Indumentarias del deseo

Las imágenes de Raquel Mora tienen una poderosa capacidad de seducción, que emana del concepto de dépaysement o extrañamiento, propio de poéticas como la metafísica y la surrealista, con el que la artista consigue atraer y fijar la mirada del espectador. Esta cualidad, que ya aparecía perfectamente reflejada en su anterior muestra  individual celebrada hace dos años en la Galería Altamira de Gijón, se revela como fundamental en su nueva serie de trabajos reunidos bajo el título de Indumentarias del deseo y que constituyen el grueso de la presente exposición.

En este caso, el dibujo vuelve a ser la técnica a través de la cual la artista madrileña despliega su particular sensibilidad. Éste se caracteriza, una vez más, por la limpieza y elegancia de su trazado, erigiéndose, al mismo tiempo, en el único elemento que rompe con la neutralidad monócroma, tendente al blanco, de las telas convenientemente preparadas sobre las que se recorta.
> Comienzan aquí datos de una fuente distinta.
===== src/design/cau_pkg.sv =====
package cau_pkg;

    // operation codes
    typedef enum logic [2:0] {
        CMD_ADD = 3'd0,
        CMD_SUB = 3'd1,
        CMD_MUL = 3'd2,
        CMD_DIV = 3'd3,
        CMD_MOD = 3'd4
    } t_cmd;

    // result status codes
    typedef enum logic [1:0] {
        ST_OK       = 2'd0,
        ST_DIV_ZERO = 2'd1,
        ST_SAT      = 2'd2
    } t_status;

    // control word that travels with every item
    typedef struct packed {
        logic valid;
        t_cmd cmd;
        logic neg_re;
        logic neg_im;
        logic dz;
    } t_ctl;

endpackage
**config.mk**
```make
export PLATFORM = sky130hd
export DESIGN_NAME = cwdp_scale
export DESIGN_NICKNAME = d
export VERILOG_FILES = /design/src/cwdp_pkg.sv /design/src/cwdp_scale.sv
export SDC_FILE = /design/constraint.sdc
export NUM_CORES = 1
export LEC_CHECK = 0
export BUFFER_PORTS_ARGS = -buffer_cell sky130_fd_sc_hd__buf_4
export CAP_MARGIN = 20
export CORE_MARGIN = 2
export CORE_UTILIZATION = 40
export DETAILED_ROUTE_END_ITERATION = 8
export SETUP_SLACK_MARGIN = 0.5
export SYNTH_ARGS = -nofsm -noshare
export SYNTH_HDL_FRONTEND = slang
export SYNTH_SLANG_ARGS = --single-unit
```
**constraint.sdc**
```tcl
create_clock -name clk -period 14.83 [get_ports clk]
set_clock_uncertainty 0.1 [all_clocks]
set_input_delay 2.2245 -clock clk [delete_from_list [all_inputs] [get_ports clk]]
set_output_delay 2.2245 -clock clk [all_outputs]
set_load 0.05 [all_outputs]
```
**src/rtl/imusfp_pkg.sv**
```systemverilog
// shared types, constants and scaling helpers for the imu serial frame parser
`default_nettype none
package imusfp_pkg;

   localparam int unsigned MaxBurstBytes = 33;
   localparam int unsigned FrameLen      = 11;
   localparam int unsigned StoredBytes   = FrameLen - 1;
   localparam int unsigned QueueDepth    = 2;

   localparam logic [7:0] HdrByte   = 8'h55;
   localparam logic [7:0] TypeAcc   = 8'h51;
   localparam logic [7:0] TypeRate  = 8'h52;
   localparam logic [7:0] TypeAngle = 8'h53;

   localparam logic [1:0] KindAcc   = 2'd0;
   localparam logic [1:0] KindRate  = 2'd1;
   localparam logic [1:0] KindAngle = 2'd2;

   localparam int unsigned ProdWidth  = 24;
   localparam int unsigned ValueWidth = 19;

   // one checked frame waiting for scaling
   typedef struct packed {
      logic [1:0]         kind;
      logic signed [15:0] raw_x;
      logic signed [15:0] raw_y;
      logic signed [15:0] raw_z;
      logic signed [15:0] aux;
   } frame_type;

   typedef struct packed {
      logic push;
      logic pop;
   } queue_ctl_type;

   typedef struct packed {
      logic full;
      logic empty;
   } queue_stat_type;

   function automatic logic signed [7:0] mul_factor(input logic [1:0] kind);
      logic signed [7:0] f;
      unique case (kind)
         KindAcc:   f = 8'sd125;
         KindRate:  f = 8'sd125;
         KindAngle: f = 8'sd45;
         default:   f = 8'sd0;
      endcase
      return f;
   endfunction

   // divide by a power of two, truncating toward zero
   function automatic logic signed [ValueWidth-1:0] scale_down(
      input logic signed [ProdWidth-1:0] p,
      input logic [1:0]                  kind
   );
      logic [3:0]                  sh;
      logic signed [ProdWidth-1:0] bias;
      logic signed [ProdWidth-1:0] biased;
      logic signed [ProdWidth-1:0] shifted;
      unique case (kind)
         KindAcc:   sh = 4'd4;
         KindRate:  sh = 4'd7;
         KindAngle: sh = 4'd9;
         default:   sh = 4'd0;
      endcase
      bias    = p[ProdWidth-1] ? ((ProdWidth'(1) <<< sh) - ProdWidth'(1)) : '0;
      biased  = p + bias;
      shifted = biased >>> sh;
      return shifted[ValueWidth-1:0];
   endfunction

endpackage
`default_nettype wire

```
**src/rtl/imusfp_front.sv**
```systemverilog
// byte intake: burst tracking, frame alignment, checksum and type check
`default_nettype none
module imusfp_front (
   input  wire logic                  clock,
   input  wire logic                  reset,
   input  wire logic                  req_valid,
   output      logic                  req_ready,
   input  wire logic [7:0]            req_rx_byte,
   input  wire logic                  req_burst_start,
   input  wire imusfp_pkg::queue_stat_type q_stat,
   output      logic                  push,
   output      imusfp_pkg::frame_type push_frame
);

   logic [7:0] bytes_ff [imusfp_pkg::StoredBytes];
   logic [3:0] pos_ff, pos_in, pos_eff;
   logic [5:0] cnt_ff, cnt_in, cnt_eff;
   logic [7:0] sum_ff, sum_in, sum_eff;
   logic       take, counted, last_byte, type_ok;
   logic [1:0] kind;

   assign req_ready = !q_stat.full;
   assign take      = req_valid && req_ready;

   always_comb begin
      pos_eff   = req_burst_start ? '0 : pos_ff;
      cnt_eff   = req_burst_start ? '0 : cnt_ff;
      sum_eff   = req_burst_start ? '0 : sum_ff;
      counted   = cnt_eff < 6'(imusfp_pkg::MaxBurstBytes);
      last_byte = pos_eff == 4'(imusfp_pkg::StoredBytes);
      pos_in    = pos_ff;
      cnt_in    = cnt_ff;
      sum_in    = sum_ff;
      if (take) begin
         pos_in = pos_eff;
         cnt_in = cnt_eff;
         sum_in = sum_eff;
         if (counted) begin
            cnt_in = cnt_eff + 6'd1;
            if (last_byte) begin
               pos_in = '0;
               sum_in = '0;
            end else begin
               pos_in = pos_eff + 4'd1;
               sum_in = sum_eff + req_rx_byte;
            end
         end
      end
   end

   always_comb begin
      type_ok = 1'b1;
      kind    = imusfp_pkg::KindAcc;
      unique case (bytes_ff[1])
         imusfp_pkg::TypeAcc:   kind = imusfp_pkg::KindAcc;
         imusfp_pkg::TypeRate:  kind = imusfp_pkg::KindRate;
         imusfp_pkg::TypeAngle: kind = imusfp_pkg::KindAngle;
         default:               type_ok = 1'b0;
      endcase
   end

   assign push = take && counted && last_byte && type_ok
              && bytes_ff[0] == imusfp_pkg::HdrByte && sum_eff == req_rx_byte;

   always_comb begin
      push_frame.kind  = kind;
      push_frame.raw_x = {bytes_ff[3], bytes_ff[2]};
      push_frame.raw_y = {bytes_ff[5], bytes_ff[4]};
      push_frame.raw_z = {bytes_ff[7], bytes_ff[6]};
      push_frame.aux   = (kind == imusfp_pkg::KindRate) ? '0 : {bytes_ff[9], bytes_ff[8]};
   end

   always_ff @(posedge clock) begin
      if (reset) begin
         pos_ff <= '0;
         cnt_ff <= '0;
         sum_ff <= '0;
      end else begin
         pos_ff <= pos_in;
         cnt_ff <= cnt_in;
         sum_ff <= sum_in;
      end
   end

   always_ff @(posedge clock) begin
      for (int i = 0; i < imusfp_pkg::StoredBytes; i++) begin
         if (take && counted && pos_eff == 4'(i)) begin
            bytes_ff[i] <= req_rx_byte;
         end
      end
   end

endmodule
`default_nettype wire

```
**src/rtl/imusfp_queue.sv**
```systemverilog
// two-entry frame queue between intake and scaling
`default_nettype none
module imusfp_queue (
   input  wire logic                      clock,
   input  wire logic                      reset,
   input  wire imusfp_pkg::queue_ctl_type ctl,
   input  wire imusfp_pkg::frame_type     wr_frame,
   output      imusfp_pkg::frame_type     rd_frame,
   output      imusfp_pkg::queue_stat_type stat
);

   imusfp_pkg::frame_type mem_ff [imusfp_pkg::QueueDepth];
   logic       wr_ptr_ff, wr_ptr_in;
   logic       rd_ptr_ff, rd_ptr_in;
   logic [1:0] count_ff, count_in;
   logic       do_push, do_pop;

   assign stat.full  = count_ff == 2'(imusfp_pkg::QueueDepth);
   assign stat.empty = count_ff == 2'd0;
   assign do_push    = ctl.push && !stat.full;
   assign do_pop     = ctl.pop && !stat.empty;
   assign rd_frame   = mem_ff[rd_ptr_ff];

   always_comb begin
      wr_ptr_in = do_push ? !wr_ptr_ff : wr_ptr_ff;
      rd_ptr_in = do_pop ? !rd_ptr_ff : rd_ptr_ff;
      count_in  = count_ff + 2'(do_push) - 2'(do_pop);
   end

   always_ff @(posedge clock) begin
      if (reset) begin
         wr_ptr_ff <= 1'b0;
         rd_ptr_ff <= 1'b0;
         count_ff  <= '0;
      end else begin
         wr_ptr_ff <= wr_ptr_in;
         rd_ptr_ff <= rd_ptr_in;
         count_ff  <= count_in;
      end
   end

   always_ff @(posedge clock) begin
      if (do_push) begin
         mem_ff[wr_ptr_ff] <= wr_frame;
      end
   end

endmodule
`default_nettype wire

```
**src/rtl/imusfp_back.sv**
```systemverilog
// scaling pipeline: constant multiply, then truncating shift into the result register
`default_nettype none
module imusfp_back (
   input  wire logic                       clock,
   input  wire logic                       reset,
   input  wire imusfp_pkg::queue_stat_type q_stat,
   input  wire imusfp_pkg::frame_type      q_frame,
   output      logic                       pop,
   output      logic                       rsp_valid,
   input  wire logic                       rsp_ready,
   output      logic [1:0]                 rsp_frame_kind,
   output      logic signed [18:0]         rsp_value_x,
   output      logic signed [18:0]         rsp_value_y,
   output      logic signed [18:0]         rsp_value_z,
   output      logic signed [15:0]         rsp_aux_word
);

   logic                                   s1_valid_ff;
   logic [1:0]                             s1_kind_ff;
   logic signed [imusfp_pkg::ProdWidth-1:0] s1_px_ff, s1_py_ff, s1_pz_ff;
   logic signed [15:0]                     s1_aux_ff;
   logic                                   out_valid_ff;
   logic [1:0]                             out_kind_ff;
   logic signed [18:0]                     out_x_ff, out_y_ff, out_z_ff;
   logic signed [15:0]                     out_aux_ff;
   logic                                   adv_out, adv_s1;
   logic signed [7:0]                      fac;

   assign adv_out = !out_valid_ff || rsp_ready;
   assign adv_s1  = !s1_valid_ff || adv_out;
   assign pop     = adv_s1 && !q_stat.empty;
   assign fac     = imusfp_pkg::mul_factor(q_frame.kind);

   always_ff @(posedge clock) begin
      if (reset) begin
         s1_valid_ff  <= 1'b0;
         out_valid_ff <= 1'b0;
      end else begin
         if (adv_s1) begin
            s1_valid_ff <= !q_stat.empty;
         end
         if (adv_out) begin
            out_valid_ff <= s1_valid_ff;
         end
      end
   end

   always_ff @(posedge clock) begin
      if (pop) begin
         s1_kind_ff <= q_frame.kind;
         s1_px_ff   <= imusfp_pkg::ProdWidth'(q_frame.raw_x * fac);
         s1_py_ff   <= imusfp_pkg::ProdWidth'(q_frame.raw_y * fac);
         s1_pz_ff   <= imusfp_pkg::ProdWidth'(q_frame.raw_z * fac);
         s1_aux_ff  <= q_frame.aux;
      end
      if (adv_out && s1_valid_ff) begin
         out_kind_ff <= s1_kind_ff;
         out_x_ff    <= imusfp_pkg::scale_down(s1_px_ff, s1_kind_ff);
         out_y_ff    <= imusfp_pkg::scale_down(s1_py_ff, s1_kind_ff);
         out_z_ff    <= imusfp_pkg::scale_down(s1_pz_ff, s1_kind_ff);
         out_aux_ff  <= s1_aux_ff;
      end
   end

   assign rsp_valid      = out_valid_ff;
   assign rsp_frame_kind = out_kind_ff;
   assign rsp_value_x    = out_x_ff;
   assign rsp_value_y    = out_y_ff;
   assign rsp_value_z    = out_z_ff;
   assign rsp_aux_word   = out_aux_ff;

endmodule
`default_nettype wire

```
**src/rtl/imu_serial_frame_parser.sv**
```systemverilog
// Sensor byte-stream frame parser. One received byte is taken per clock
// (req_ready stays high unless the two-entry frame queue is full, which only
// happens when the result side stalls). Each byte carries a burst-start flag that
// restarts frame alignment; bytes beyond 33 in one burst are dropped. Every
// eleventh byte closes an 11-byte frame: header 0x55, type 0x51/0x52/0x53 and
// an 8-bit additive checksum must all match, otherwise nothing is emitted.
// A good frame is written into the queue by the edge that takes its last byte,
// then passes through the constant multiplier into the stage-one register and
// through the truncating shift into the result register that drives rsp_valid.
// Results then leave at one per clock while rsp_ready is high.
`default_nettype none
module imu_serial_frame_parser (
   input  wire logic               clock,
   input  wire logic               reset,
   input  wire logic               req_valid,
   output      logic               req_ready,
   input  wire logic [7:0]         req_rx_byte,
   input  wire logic               req_burst_start,
   output      logic               rsp_valid,
   input  wire logic               rsp_ready,
   output      logic [1:0]         rsp_frame_kind,
   output      logic signed [18:0] rsp_value_x,
   output      logic signed [18:0] rsp_value_y,
   output      logic signed [18:0] rsp_value_z,
   output      logic signed [15:0] rsp_aux_word
);

   imusfp_pkg::queue_ctl_type  q_ctl;
   imusfp_pkg::queue_stat_type q_stat;
   imusfp_pkg::frame_type      wr_frame, rd_frame;
   logic                       push, pop;

   assign q_ctl.push = push;
   assign q_ctl.pop  = pop;

   imusfp_front u_front (
      .clock           (clock),
      .reset           (reset),
      .req_valid       (req_valid),
      .req_ready       (req_ready),
      .req_rx_byte     (req_rx_byte),
      .req_burst_start (req_burst_start),
      .q_stat          (q_stat),
      .push            (push),
      .push_frame      (wr_frame)
   );

   imusfp_queue u_queue (
      .clock    (clock),
      .reset    (reset),
      .ctl      (q_ctl),
      .wr_frame (wr_frame),
      .rd_frame (rd_frame),
      .stat     (q_stat)
   );

   imusfp_back u_back (
      .clock          (clock),
      .reset          (reset),
      .q_stat         (q_stat),
      .q_frame        (rd_frame),
      .pop            (pop),
      .rsp_valid      (rsp_valid),
      .rsp_ready      (rsp_ready),
      .rsp_frame_kind (rsp_frame_kind),
      .rsp_value_x    (rsp_value_x),
      .rsp_value_y    (rsp_value_y),
      .rsp_value_z    (rsp_value_z),
      .rsp_aux_word   (rsp_aux_word)
   );

endmodule
`default_nettype wire

```
**config.mk**
```make
export PLATFORM = sky130hd
export DESIGN_NAME = imu_serial_frame_parser
export DESIGN_NICKNAME = d
export VERILOG_FILES = /design/src/rtl/imusfp_pkg.sv /design/src/rtl/imusfp_front.sv /design/src/rtl/imusfp_queue.sv /design/src/rtl/imusfp_back.sv /design/src/rtl/imu_serial_frame_parser.sv
export SDC_FILE = /design/constraint.sdc
export NUM_CORES = 1
export LEC_CHECK = 0
export ABC_CLOCK_PERIOD_IN_PS = 10100
export BUFFER_PORTS_ARGS = -buffer_cell sky130_fd_sc_hd__buf_4
export CORE_ASPECT_RATIO = 0.75
export CORE_MARGIN = 5
export CORE_UTILIZATION = 38
export DETAILED_ROUTE_END_ITERATION = 7
export HOLD_SLACK_MARGIN = 0.06
export PLACE_DENSITY_LB_ADDON = 0.25
export REMOVE_ABC_BUFFERS = 1
export SLEW_MARGIN = 20
export SYNTH_ARGS = -nofsm -noshare
export SYNTH_HDL_FRONTEND = slang
export SYNTH_SLANG_ARGS = --single-unit
```
**constraint.sdc**
```tcl
create_clock -name clock -period 10.1 [get_ports clock]
set_input_delay 2.02 -clock clock [delete_from_list [all_inputs] [get_ports clock]]
set_output_delay 2.02 -clock clock [all_outputs]
set_load 0.02 [all_outputs]
```
# Yosys cells after proc, flatten, opt, wreduce, memory -nomap -nowiden
# Memories as Yosys holds them, arrays and structs flattened. A register that Yosys moved wholly into a read port is not among the register bits.
# Index checks and enable logic that the tools add are counted.
# word_totals
mem_count,2
latchBits,0
in_bits,13
rom_bits,0
reg_bits,189
mem_bits_rw,212
# classes
mul,3
n_div,0
n_lt_le_gt_ge,1
shifts,4
add_sub_neg,9
n_mux,68
eq_ne,21
bitwise_logic,0
n_reduce_logical,43
# memory_table
name,depth,word_bits,read_ports,rd_clocked_by_memory_dff,wr,line_no,source
u_queue.mem_ff,2,66,1,1,1,imusfp_queue.sv:12,imusfp_pkg::frame_type mem_ff [imusfp_pkg::QueueDepth];
u_front.bytes_ff,10,8,10,0,1,imusfp_front.sv:15,logic [7:0] bytes_ff [imusfp_pkg::StoredBytes];
# op_table
operator,n
$mux W8,12
$add A24 B24 Y24,3
$mul A16 B8 Y24,3
$mux W24,3
$reduce_or A8 Y1,9
$sshr A24 B4 Y19,3
$mux W4,13
$mux W1,34
$eq A8 B7 Y1 const B,4
$sshl A1 B4 Y24 const A,1
$sub A24 B1 Y24 const B,1
$logic_and A1 B1 Y1,20
$eq A4 B3 Y1 const B,4
$mux W16,1
$pmux W7 S2,1
$eq A4 B4 Y1 const B,3
$mux W6,2
$pmux W4 S3,1
$add A8 B8 Y8,1
$eq A4 B2 Y1 const B,2
$eq A8 B8 Y1,1
$add A6 B1 Y6 const B,1
$eq A2 B1 Y1 const B,3
$eq A2 B2 Y1 const B,3
12 further kinds,20

# Logic depth before layout (Yosys ltp)
# Gate-level depths: netlist of run 1.
# logic_depth
depth_word,17
mapped_depth,28
ltp_nobuf,24

# Cells and area by module
# A second synthesis of run 1 with hierarchy kept.
# unflattened
cells_unflattened,2832
area_unflattened_um2,30481.7
# modules_own_cells
module,area_each_um2,cells_each,seq_area_each_um2,instances
imusfp_back,21503.1,2324,4994.8,1
imusfp_queue,5004.8,232,4063.9,1
imusfp_front,3973.8,276,2762.6,1

# Worst setup path before layout of run 1
# OpenSTA, ideal clock, no wires.
# synth_path
kind,input to register
start,input rsp_ready
end,register u_queue.count_ff[1]
arrival_ns,7.885
setup_slack_ns,2.088
required_time_ns,9.972
stages,8
path_buffers,0
path_cell_list,nor2b_1 > a21oi_1 > ha_1 > inv_1 > ha_1 > xor2_1 > xnor2_1 > nor2_1
# synth_via
elab_chain_cells,5
# synth_rtl
element,line_no,source
start: declaration,imu_serial_frame_parser.sv:20,"input wire logic rsp_ready,"
$logic_or A1 B1 Y1,imusfp_back.sv:29,assign adv_out = !out_valid_ff || rsp_ready;
$logic_or A1 B1 Y1,imusfp_back.sv:30,assign adv_s1 = !s1_valid_ff || adv_out;
$logic_and A1 B1 Y1,imusfp_back.sv:31,assign pop = adv_s1 && !q_stat.empty;
via pop,imu_serial_frame_parser.sv:31,"logic push, pop;"
$logic_and A1 B1 Y1,imusfp_queue.sv:21,assign do_pop = ctl.pop && !stat.empty;
$sub A2 B1 Y2,imusfp_queue.sv:27,count_in = count_ff + 2'(do_push) - 2'(do_pop);
end signal: assignment,imusfp_queue.sv:38,count_ff <= count_in;
end: declaration,imusfp_queue.sv:15,"logic [1:0] count_ff, count_in;"
# The timed path passes the listed nets, and every way through them passes these cells.
# A chain may end at the register's enable or synchronous reset.

==> results of run 1 <==
-- area by class of cell --
cell class / instances / share of cell area [%]
tap: 1069 / 3.88
timing repair buffer: 109 / 2.37
inverter: 425 / 4.62
multi-input combinational: 2085 / 51.0
sequential: 402 / 34.3
clock buffer: 50 / 3.16
clock inverter: 25 / 0.758
-- kinds of logic (layout without fill, tap and decap cells) --
family / count (synthesis) / in the layout / synth area share (%)
DFF: 402 / 402 / 37.9
muxes: 163 / 163 / 6.72
AOI/OAI and AO/OA: 572 / 572 / 12.3
adders and majority gates: 405 / 405 / 20.2
xor gates and xnor gates: 178 / 178 / 4.99
other: 2 / 18 / 0.0241
buffers and inverters: 516 / 609 / 6.24
and+or+nand+nor: 749 / 749 / 11.6
-- report_power, final --
| group | switching [mW] | internal (mW) |
|---|---|---|
| clock network | 0.671 | 0.840 |
| registers | 0.00423 | 1.81 |
| logic | 0.0629 | 0.0408 |
| total | 0.738 | 2.69 |
-- layer usage --
| metal | part of all wire [%] | GRT usage, % |
|---|---|---|
| met5 | 0 | 0 |
| met4 | 1.7 | 3.26 |
| met3 | 4.9 | 2.29 |
| met2 | 39 | 21.7 |
| met1 | 54 | 26.3 |
-- worst max-delay path: stages (launching register included) --
cell,delay (ps)
dfxtp_4,670
mux2i_2,830
nor2_4,320
buf_4,350
or2_2,360
inv_1,100
ha_1,230
inv_1,110
xnor2_1,110
fa_1,450
fa_1,510
inv_1,50
fa_1,470
inv_1,40
ha_1,310
o21ai_0,250
nand2b_1,110
a31oi_1,400
o2111ai_1,180
a31oi_1,270
nor2b_1,80
o21a_1,180
o41ai_1,310
xor2_1,110
-- synth_stat cells (all sizes together), types with 32 or more instances --
cell / count
inv: 424
edfxtp: 377
ha: 240
nor2: 234
a21oi: 169
fa: 165
nand2: 162
xnor2: 129
mux2i: 97
o21ai: 84
nor3: 66
clkbuf: 64
and2: 50
xor2: 49
nand3: 44
a21o: 37
a211oi: 35
mux4: 34
nor2b: 34
mux2: 32
nand2b: 32
-- state kept, by name, summed over array words and instances (netlist names), named ones only --
name / flops
u_queue.mem_ff: 132
u_front.bytes_ff: 80
u_back.s1_px_ff: 24
u_back.s1_py_ff: 24
u_back.s1_pz_ff: 24
u_back.rsp_value_x: 19
u_back.rsp_value_y: 19
u_back.rsp_value_z: 19
u_back.rsp_aux_word: 16
u_back.s1_aux_ff: 16
u_front.sum_ff: 8
u_front.cnt_ff: 6
u_front.pos_ff: 4
u_back.rsp_frame_kind: 2
u_back.s1_kind_ff: 2
u_queue.count_ff: 2
u_back.rsp_valid: 1
u_back.s1_valid_ff: 1
u_queue.rd_ptr_ff: 1
u_queue.wr_ptr_ff: 1
-- final timing paths --
check / from / to / slack, ps / depth (start not counted)
hold reg to reg: u_back.s1_aux_ff[9]$_DFFE_PP_ / u_back.rsp_aux_word[9]$_DFFE_PP_ / 420 / 0
hold / removal: u_back.s1_aux_ff[9]$_DFFE_PP_ / u_back.rsp_aux_word[9]$_DFFE_PP_ / 420 / 0
setup reg to reg: flop / u_back.s1_pz_ff[23]$_DFFE_PP_ / 3000 / 23
setup / recovery: flop / u_back.s1_pz_ff[23]$_DFFE_PP_ / 3000 / 23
En este sentido, el diálogo que se establece entre línea y plano, sin ningún otro elemento que venga a distorsionar esta comunicación, constituye uno de los grandes aciertos del trabajo de Raquel Mora, y ello  tanto desde el punto de vista formal como conceptual de la creación.

Efectivamente, en lo que al primero de esos niveles se refiere, la artista madrileña se vuelve a revelar como una de las grandes especialistas en esta técnica dibujística que pueden encontrarse en el panorama artístico del momento. De su trabajo se deduce que han quedado atrás los días en que a esta modalidad se la debía considerar secundaria, menor o simplemente medio para un producto creativo superior. Dotado en este caso de una autonomía plena, y por utilizar una metáfora anatómica que puede ser pertinente para esta serie de obras, el trazo consigue generar no sólo el esqueleto de las mismas, como suele ser lo habitual, sino también el resto de órganos, músculos y tejidos o, por decirlo de otra manera, su totalidad. Y ello a través de una versatilidad en el manejo de este elemento que enseguida nos informa de que estamos ante una creadora estudiosa de los grandes momentos y artistas del pasado, ya sean clásicos o anticlásicos, que han apostado por esta técnica de forma individual o por este recurso como elemento en torno al cual levantar sus trabajos sobre lienzo. Ahora bien, este enorme bagaje histórico-artístico que  tiene Raquel Mora no se traduce, desde el punto de vista formal, en una obra pasadista, o llena de tics y referencias. Muy al contrario, un aspecto decisivo de esta pintora es la capacidad que tiene para fusionar esa dimensión tradicional en la consideración y manejo del dibujo procedente del pasado con una clara vocación de modernidad. De su combinación, y de la tensión resuelta en equilibrio que esto conlleva, surge una propuesta llena de interés y originalidad.

En ello juega un papel fundamental la naturaleza de las imágenes con las que trabaja. Éstas se presentan la mayor parte de las veces exentas, con escasas referencias que permitan la contextualización espacio-temporal de las mismas. Ello las dota de una elevada dimensión abstracta y de una poderosa fuerza onírica, a las que hay que sumar la contundencia que muchas veces tiene su puesta en escena, para la que casi siempre se prefiere un punto de vista frontal, que muchas veces roza lo hierático, o de medio lado. Además, estas figuras, que se despliegan ocupando, de forma silenciosa y rotunda, la mayor parte del cuadro, destacan por la fuerza de su planteamiento iconográfico, que abarca múltiples registros propios de tradiciones como pueden ser la preclásica, la clásica, la simbolista, la decadentista o la propiamente surrealista. En este sentido, quizás el peso de este último filtro sea, una vez más en la obra de esta artista, fundamental, dado que se trata de creaciones en la que los seres aparecen constantemente transfigurados. Son la mayor parte de las veces seres híbridos, a mitad de camino entre lo humano, lo vegetal y lo animal. También seres cosificados, con sus miembros amputados o próximos a la estética del maniquí, máximo ejemplo de la alienación y desnaturalización a la que pueden llegar las mentes y los cuerpos humanos. Ahora bien, a pesar de la tensión y el desasosiego que disimuladamente pueda latir detrás de estas composiciones, no cabe duda de que un halo de belleza (convulsa, por lo tanto, a la manera de Breton) las recorre. También, y en ocasiones, cierto grado de humorismo. En este sentido, se trataría ésta de una nueva tensión resuelta en equilibrio presente en la compleja obra de Raquel Mora, que con su nueva serie pretende realizar una reflexión en torno a los disfraces que a través de la historia adopta el deseo, un impulso al que, entre otros, el poder político y religioso, así como la cultura, la magia y el mito, no han sido ajenos.